Maybe, the best answer isn’t a model or a process. It’s presence. It’s being still enough to listen without trying to fix or formalize.
I’m learning that not every question needs a framework. Some just need space.
I care deeply, maybe too deeply sometimes. About people, about meaning, about the quiet things that hold teams together when the metrics don’t. About whether the work matters, whether it helps, whether it leaves things better than I found them.
That care fuels me. But it also drains me when carried alone.
There’s a kind of compassion fatigue that comes from holding everyone else’s worries while quietly ignoring your own. Like carrying water for everyone, until your own cup runs dry. I’ve said yes when I meant “not right now.” I’ve absorbed team anxieties like a sponge, believing that’s what good leaders do.
Care is powerful only when it includes the self.
And learning that isn’t selfish, it’s survival.

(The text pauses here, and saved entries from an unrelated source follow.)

--- config.mk ---
export PLATFORM = sky130hd
export DESIGN_NAME = btn_conditioner
export DESIGN_NICKNAME = d
export VERILOG_FILES = /design/src/rtl/btn_conditioner.sv
export SDC_FILE = /design/constraint.sdc
export NUM_CORES = 1
export LEC_CHECK = 0
export ABC_AREA = 1
export BUFFER_PORTS_ARGS = -buffer_cell sky130_fd_sc_hd__buf_4
export CAP_MARGIN = 40
export CORE_MARGIN = 2
export CORE_UTILIZATION = 63
export CTS_CLUSTER_SIZE = 12
export DETAILED_ROUTE_END_ITERATION = 10
export PLACE_DENSITY = 0.93
export SYNTH_ARGS = -nofsm -noshare
export SYNTH_HDL_FRONTEND = slang
export SYNTH_SLANG_ARGS = --single-unit
--- constraint.sdc ---
create_clock -name clk_pi -period 4.1 [get_ports clk_pi]
set_input_delay 0.615 -clock clk_pi [delete_from_list [all_inputs] [get_ports clk_pi]]
set_output_delay 0.615 -clock clk_pi [all_outputs]
set_load 0.01 [all_outputs]
--- src/rtl/btn_conditioner.sv ---
// btn_conditioner: per-channel push-button conditioning.
// Each channel has a 2-flop synchronizer, then a debounce FSM that produces a
// registered clean level plus one-cycle press/release pulses. Debounce samples
// are qualified by the clkdiv enable tick clk_en_pi.
// Optional feature: define BTN_AUTOREPEAT_EN to add hold-to-repeat press pulses.
//
// state     | meaning
// ----------+-----------------------------------------------------------
// STABLE_LO | debounced level is 0, synchronized input agrees
// CHK_HI    | input went high, counting enabled samples towards a press
// STABLE_HI | debounced level is 1 (auto-repeat hold timer runs here)
// CHK_LO    | input went low, counting enabled samples towards a release
module btn_conditioner #(
    parameter int WIDTH          = 4,
    parameter int DEBOUNCE_TICKS = 16,
    parameter int HOLD_TICKS     = 500,
    parameter int RATE_TICKS     = 100
) (
    input  logic             clk_pi,
    input  logic             rst_pi,
    input  logic             clk_en_pi,
    input  logic [WIDTH-1:0] btn_pi,
    output logic [WIDTH-1:0] level_po,
    output logic [WIDTH-1:0] press_po,
    output logic [WIDTH-1:0] release_po
);

    localparam int CW = (DEBOUNCE_TICKS > 2) ? $clog2(DEBOUNCE_TICKS) : 1;
    // Entering a CHK state is the first sample, so the counter reaching
    // DEBOUNCE_TICKS-1 marks the last required sample.
    localparam logic [CW-1:0] CNT_LAST = CW'(DEBOUNCE_TICKS - 1);

    // Reject parameter values the counters cannot represent.
    if (DEBOUNCE_TICKS < 2 || DEBOUNCE_TICKS > 65535) begin : g_bad_debounce
        $error("btn_conditioner: DEBOUNCE_TICKS out of range 2..65535");
    end
    if (HOLD_TICKS < 1 || RATE_TICKS < 1) begin : g_bad_repeat
        $error("btn_conditioner: HOLD_TICKS and RATE_TICKS must be >= 1");
    end

    typedef enum logic [1:0] {
        STABLE_LO = 2'd0,
        CHK_HI    = 2'd1,
        STABLE_HI = 2'd2,
        CHK_LO    = 2'd3
    } state_t;

    logic [WIDTH-1:0] sync1_q, sync1_d;
    logic [WIDTH-1:0] sync2_q, sync2_d;
    logic [WIDTH-1:0] level_q, level_d;
    logic [WIDTH-1:0] press_q, press_d;
    logic [WIDTH-1:0] release_q, release_d;

    state_t          state_q [WIDTH];
    state_t          state_d [WIDTH];
    logic [CW-1:0]   cnt_q   [WIDTH];
    logic [CW-1:0]   cnt_d   [WIDTH];

`ifdef BTN_AUTOREPEAT_EN
    localparam int HMAX = (HOLD_TICKS > RATE_TICKS) ? HOLD_TICKS : RATE_TICKS;
    localparam int HW   = $clog2(HMAX + 1);
    localparam logic [HW-1:0] HOLD_LAST = HW'(HOLD_TICKS);
    localparam logic [HW-1:0] RATE_LAST = HW'(RATE_TICKS);

    logic [HW-1:0] hold_q [WIDTH];
    logic [HW-1:0] hold_d [WIDTH];
    logic [WIDTH-1:0] rep_q, rep_d;
`endif

    // Synchronizer and debounce next-state / output logic for all channels.
    always_comb begin
        sync1_d   = btn_pi;
        sync2_d   = sync1_q;
        level_d   = level_q;
        press_d   = '0;
        release_d = '0;
`ifdef BTN_AUTOREPEAT_EN
        rep_d     = '0;
`endif
        for (int i = 0; i < WIDTH; i++) begin
            state_d[i] = state_q[i];
            cnt_d[i]   = cnt_q[i];
`ifdef BTN_AUTOREPEAT_EN
            // Hold timer only survives while sitting in STABLE_HI, so any
            // entry into STABLE_HI starts from zero.
            hold_d[i]  = '0;
`endif
            case (state_q[i])
                STABLE_LO: begin
                    if (sync2_q[i]) begin
                        state_d[i] = CHK_HI;
                        cnt_d[i]   = '0;
                    end
                end
                CHK_HI: begin
                    if (!sync2_q[i]) begin
                        state_d[i] = STABLE_LO;
                        cnt_d[i]   = '0;
                    end else if (clk_en_pi) begin
                        if (cnt_q[i] + CW'(1) == CNT_LAST) begin
                            state_d[i] = STABLE_HI;
                            cnt_d[i]   = '0;
                            level_d[i] = 1'b1;
                            press_d[i] = 1'b1;
                        end else begin
                            cnt_d[i] = cnt_q[i] + CW'(1);
                        end
                    end
                end
                STABLE_HI: begin
                    if (!sync2_q[i]) begin
                        state_d[i] = CHK_LO;
                        cnt_d[i]   = '0;
                    end
`ifdef BTN_AUTOREPEAT_EN
                    else begin
                        hold_d[i] = hold_q[i];
                        rep_d[i]  = rep_q[i];
                        if (clk_en_pi) begin
                            if (hold_q[i] + HW'(1) == (rep_q[i] ? RATE_LAST : HOLD_LAST)) begin
                                hold_d[i]  = '0;
                                rep_d[i]   = 1'b1;
                                press_d[i] = 1'b1;
                            end else begin
                                hold_d[i] = hold_q[i] + HW'(1);
                            end
                        end
                    end
`endif
                end
                CHK_LO: begin
                    if (sync2_q[i]) begin
                        state_d[i] = STABLE_HI;
                        cnt_d[i]   = '0;
                    end else if (clk_en_pi) begin
                        if (cnt_q[i] + CW'(1) == CNT_LAST) begin
                            state_d[i]   = STABLE_LO;
                            cnt_d[i]     = '0;
                            level_d[i]   = 1'b0;
                            release_d[i] = 1'b1;
                        end else begin
                            cnt_d[i] = cnt_q[i] + CW'(1);
                        end
                    end
                end
                default: begin
                    state_d[i] = STABLE_LO;
                    cnt_d[i]   = '0;
                end
            endcase
        end
    end

    // Synchronizer and registered output flops.
    always_ff @(posedge clk_pi) begin
        if (rst_pi) begin
            sync1_q   <= '0;
            sync2_q   <= '0;
            level_q   <= '0;
            press_q   <= '0;
            release_q <= '0;
        end else begin
            sync1_q   <= sync1_d;
            sync2_q   <= sync2_d;
            level_q   <= level_d;
            press_q   <= press_d;
            release_q <= release_d;
        end
    end

    // Per-channel FSM state and debounce counters.
    always_ff @(posedge clk_pi) begin
        if (rst_pi) begin
            for (int i = 0; i < WIDTH; i++) begin
                state_q[i] <= STABLE_LO;
                cnt_q[i]   <= '0;
            end
        end else begin
            for (int i = 0; i < WIDTH; i++) begin
                state_q[i] <= state_d[i];
                cnt_q[i]   <= cnt_d[i];
            end
        end
    end

`ifdef BTN_AUTOREPEAT_EN
    // Auto-repeat hold timers and first-repeat-done flags.
    always_ff @(posedge clk_pi) begin
        if (rst_pi) begin
            for (int i = 0; i < WIDTH; i++) begin
                hold_q[i] <= '0;
            end
            rep_q <= '0;
        end else begin
            for (int i = 0; i < WIDTH; i++) begin
                hold_q[i] <= hold_d[i];
            end
            rep_q <= rep_d;
        end
    end
`endif

    assign level_po   = level_q;
    assign press_po   = press_q;
    assign release_po = release_q;

endmodule
==> impl_metrics.env <==
export IMPL_min_delay_start="sync1_q[3]"
export IMPL_grt_pass1_wl_mm=6.12
export IMPL_startpoint_type="register"
export IMPL_antenna_found_initial=0
export IMPL_die_h_um=61.8
export IMPL_core_um2=3100
export IMPL_synth_area_top_cells="dfxtp_1, nand2_1, ha_1, inv_1, nor2_1"
export IMPL_power_density_nw_per_um2=399
export IMPL_p_sw_w=0.000304
export IMPL_initial_core_util=0.678
export IMPL_cts_resized_gates=0
export IMPL_yosysTopAreaCellShare=0.419
export IMPL_cap_violations=0
export IMPL_ys_top_cells_by_count="nand2_1, dfxtp_1, inv_1"
export IMPL_rsz0062_at_grt="no"
export IMPL_synth_top_flop_cell="dfxtp_1"
export IMPL_finalCriticalPeriod_ps=1720
export IMPL_fillers=264
export IMPL_p_seq_frac=0.530
export IMPL_synth_most_common_cell="nand2_1"
export IMPL_ir_worst_vdd_mv=0.227
export IMPL_antenna_cells=0
export IMPL_tritoncts="built"
export IMPL_synth_seq_area_share=0.419
export IMPL_grt_ovfl_total=0
export IMPL_die_w_um=61.8
export IMPL_timing_rr_start="state_q[2][0]"
export IMPL_yosysWarnings=0
export IMPL_slew_viol_final=0
export IMPL_worstPathMaxFanout=8
export IMPL_total_power_w=0.000931
export IMPL_slew_headroom=0.745
export IMPL_power_frac_comb=0.241
export IMPL_nets=319
export IMPL_root_buffer="clkbuf_4"
export IMPL_clock_sinks=44
export IMPL_dieArea_um2=3820
export IMPL_hold_end="sync2_q[3]"
export IMPL_clk_latency_ps=350
export IMPL_r2r_setup_slack_ps=2380
export IMPL_syn_cell_area_um2=2100
export IMPL_gp_congestion=0.796
export IMPL_placementRows=20
export IMPL_synthCells=278
export IMPL_tns_ps=0
export IMPL_drc_errors=0
export IMPL_wl_mm=3.69
export IMPL_cp_end_kind="register"
export IMPL_htree_levels=2
export IMPL_p_sw_frac=0.326
export IMPL_async_flop_share=0
export IMPL_intPower_w=0.000627
export IMPL_crit_arrival_ps=1980
export IMPL_path_clk_slew_ps=120
export IMPL_ys_ff_latch=44
export IMPL_synth_edf_count=0
export IMPL_leakage_nw=1.03
export IMPL_min_path_type="reg -> reg"
export IMPL_syn2layout_area_growth_pct=10.7
export IMPL_yosysUniqueCellTypes=32
export IMPL_worstPathCellList="inv_1 > ha_1 > nand3_1 > nand2_1 > nor2_4 > nand3_1 > nand2_1 > nand3_1 > nand2_1 > nor2_1"
export IMPL_drt_first_pass_iters=4
export IMPL_crit_type="reg -> reg"
export IMPL_clock_fmax_mhz=582
export IMPL_grt_pass1_vias=1568
export IMPL_fin_crit_sh=0.419
export IMPL_cp_slowest_cell="dfxtp_1"
export IMPL_worst_slew_pin_slew_ps=382
export IMPL_cpPeakStageDelay_ps=440
export IMPL_avgSynthCellArea_um2=7.57
export IMPL_setup_viol=0
export IMPL_cts_setup_buffers=0
export IMPL_wire_per_inst_um=10.7
export IMPL_via_per_inst=5.13
export IMPL_required_ps=4360
export IMPL_clock_skew_ps=8.69
export IMPL_min_path_cells=2
export IMPL_pwr_share_clk=0.229
export IMPL_hpwl_mm=2.78
export IMPL_ant_nets=0
export IMPL_hold_viol=0
export IMPL_multi_input_area_um2=1040
export IMPL_cts_hold_buf=0
export IMPL_syn_nets=299
export IMPL_io_pins=19
export IMPL_grt_max_degree=29
export IMPL_port_buffers=18
export IMPL_reg2regPathDepth=10
export IMPL_via_count=1759
export IMPL_yosys_area_top_type="dfxtp_1"
export IMPL_cts_buffers=5
export IMPL_outcome="completed"
export IMPL_grt_usage=0.215
export IMPL_regArea_um2=881
export IMPL_drtIter0Drc=107
export IMPL_clockBufferDepth=2
export IMPL_drive_above_1_share=0.117
## logic make-up (layout without fill, tap and decap cells)
kind of cell,count (synthesis),count (layout),share of synthesized area
flip-flops,44,44,0.419
adder cells (fa/ha/maj),14,14,0.0832
XOR/XNOR,7,7,0.0327
AO/OA/AOI/OAI,37,37,0.0975
AND/OR/NAND/NOR,129,129,0.282
buffers and inverters,47,68,0.0862
## state kept, by name, indices dropped and copies added (netlist names), named ones only
signal and cells:
cnt_q 16, level_po 4, press_po 4, release_po 4
state_q 4, sync1_q 4, sync2_q 4
## power groups by stage
stage / combinational, W / sequential (W) / clock, W
6_report: 0.000224 / 0.000493 / 0.000213
5_1_grt: 0.000258 / 0.000499 / 0.000235
4_1_cts: 0.000223 / 0.000493 / 0.000220
3_5_place_dp: 0.000221 / 0.000503 / 0
3_3_place_gp: 0.000215 / 0.000501 / 0
2_1_floorplan: 0.000184 / 0.000495 / 0
## per-layer routing
metal / GRT usage / share of wire / up-vias
met4: 0.0699 / 0.013 / 0
met5: 0 / 0 / -
met3: 0.0621 / 0.033 / 7
met1: 0.263 / 0.47 / 791
li1: - / - / 933
met2: 0.364 / 0.48 / 28
## how the worst max path moves through the flow
stage	to	slack, ps	depth (start not counted)	startpoint
floorplan	register	2590	10	state_q[2][0]
global placement	register	2490	9	clk_en_pi
detailed placement	register	2420	10	state_q[2][0]
CTS	register	2390	10	state_q[2][0]
global route	register	2240	10	state_q[2][0]
finish	register	2380	10	state_q[2][0]
## placed cells by master (no fill, tap or decap), drive strengths merged
cell type	Yosys	layout
nand2	50	50
dfxtp	44	44
inv	42	42
nor2	35	35
nand3	24	24
a21oi	18	18
buf	3	18
o21ai	16	16
ha	14	14
clkbuf	2	8
nand4	6	6
nor3	5	5
xnor2	4	4
nand3b	4	4
xor2	3	3
or2	2	2
and2	2	2
o21bai	1	1
nor4	1	1
o22ai	1	1
a31oi	1	1
## worst max-delay path, delay by kind of cell (launching register included)
family | cells | cell delay (ps)
and+or+nand+nor | 8 | 840
DFF | 1 | 440
adders and majority gates | 1 | 290
buffers and inverters | 1 | 70
## final cells by class
class                   count  area share
inverters                  42      0.0677
flip-flops and latches     44       0.378
clock buffers               8      0.0252
well taps                  44      0.0236
multi-input cells         187       0.447
repair buffers             18      0.0580
## through the flow
step	setup WS [ps]	cells	hold slack [ps]	cell area, um^2	utilization
6_report	2380	343	414	2330	0.751
5_1_grt	2240	343	434	2330	0.751
4_1_cts	2390	343	415	2330	0.751
3_5_place_dp	2420	335	400	2270	0.732
3_3_place_gp	2490	335	392	2270	0.732
2_1_floorplan	2590	278	388	2100	-
No activity file was read; power rests on OpenSTA's default activity.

I don’t have this figured out. I’m not writing from the other side, looking back with clarity. I’m writing from the middle, where the work of knowing yourself never really ends.
But here’s what I’m learning, gently, imperfectly:
I’m learning to finish before I begin again. To let others be imperfect beside me sometimes. To speak ideas earlier, not just after I’ve made them whole. To choose simplicity when complexity tempts me. To rest, not as escape, but as renewal.
Maybe growing up isn’t about fixing our flaws. Maybe it’s about befriending them. Learning to walk with our shadows, not ahead of them.
I’m still building. I don’t think I’ll ever stop. It’s who I am. Someone who finds meaning in creation.
But I’m learning to pause more often, to hold the mirror steady.
Every builder needs that mirror, not to question their worth, but to remember their wholeness.
I’m grateful for this remembrance for self. For the people who’ve reminded me when I drifted too far into my own orbit. For the moments of stillness that forced me to see what speed had hidden.
I’ll keep building. Just a little slower. A little kinder. And, I hope, a little wiser.